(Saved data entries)
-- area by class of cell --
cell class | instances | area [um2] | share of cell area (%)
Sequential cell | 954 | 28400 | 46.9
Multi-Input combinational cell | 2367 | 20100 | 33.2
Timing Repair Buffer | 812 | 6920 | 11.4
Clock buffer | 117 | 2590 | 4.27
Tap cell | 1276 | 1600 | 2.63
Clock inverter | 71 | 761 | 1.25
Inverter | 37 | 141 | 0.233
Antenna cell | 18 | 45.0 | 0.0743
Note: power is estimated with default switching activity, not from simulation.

YOUR GOAL:
Return the data above in full, keeping each line exactly as it stands.

TASK ANSWER:
-- area by class of cell --
cell class | instances | area [um2] | share of cell area (%)
Sequential cell | 954 | 28400 | 46.9
Multi-Input combinational cell | 2367 | 20100 | 33.2
Timing Repair Buffer | 812 | 6920 | 11.4
Clock buffer | 117 | 2590 | 4.27
Tap cell | 1276 | 1600 | 2.63
Clock inverter | 71 | 761 | 1.25
Inverter | 37 | 141 | 0.233
Antenna cell | 18 | 45.0 | 0.0743
Note: power is estimated with default switching activity, not from simulation.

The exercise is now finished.